The groups apply similar methods and discourses. The authors cover many groups specialised on narrative therapies such as spiritual recovery therapy or feminist therapy. They process the popular literature written specifically for these therapies and groups and monitor the use of concepts and discourses in it.
Clearly, since the researched literature is popular among the patients, it has to be able to make impacts and attract more help-seekers. This way, the authors of the article focus on the research of the two therapies that currently are known to be helpful and efficient, which makes this literature significant and appropriate for the study.

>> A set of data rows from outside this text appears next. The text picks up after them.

$ cat config.mk
export PLATFORM = sky130hd
export DESIGN_NAME = tpg_multi
export DESIGN_NICKNAME = d
export VERILOG_FILES = /design/src/rtl/tpg_multi.sv
export SDC_FILE = /design/constraint.sdc
export NUM_CORES = 1
export LEC_CHECK = 0
export ABC_AREA = 1
export CAP_MARGIN = 0
export CORE_MARGIN = 10
export CORE_UTILIZATION = 50
export CTS_BUF_LIST = sky130_fd_sc_hd__clkbuf_16
export CTS_CLUSTER_SIZE = 12
export DETAILED_ROUTE_END_ITERATION = 7
export DONT_BUFFER_PORTS = 1
export GPL_TIMING_DRIVEN = 1
export PLACE_DENSITY_LB_ADDON = 0.08
export SYNTH_ARGS = -nofsm -noshare
export SYNTH_HDL_FRONTEND = slang
export SYNTH_SLANG_ARGS = --single-unit
$ cat constraint.sdc
create_clock -name I_pxl_clk -period 6.05 [get_ports I_pxl_clk]
set_clock_uncertainty 0.1 [all_clocks]
set_input_delay 0.605 -clock I_pxl_clk [delete_from_list [all_inputs] [get_ports I_pxl_clk]]
set_output_delay 0.605 -clock I_pxl_clk [all_outputs]
set_load 0.02 [all_outputs]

Both therapies work through self-hypnosis or self-suggestion. Yet, they use rather different approaches. Spiritual recovery therapy for eating disorders employs the methods that prove to be effective with alcoholics.
The therapy encourages the patients to give up their selves, let the Higher Power in, and view disorder as “evil” and order as “good”.
Feminist therapy works through the empowerment of women and the suggestion for them to take rational control and become aware of the destructive impacts of the society and its pressure that makes women ruin their health and bodies trying to fit in.
Both therapies use symbolic concepts and images to lead the patients’ minds out of the addiction. The research adds to the scholarly dialogues about the ability to program human minds using specific word combinations and concepts filled with goal-oriented meanings.
The study makes it clear that one needs to determine the inclination of a mind to follow certain principles in order to build a successful program to direct this mind towards certain behaviours. This can be viewed as an intelligent training of human minds based on people’s natural desire for rationaisation and explanation.
Breaking down the mechanisms of disorders using a set of specific concepts the therapies provide the patients with symbolic tools to cope with them.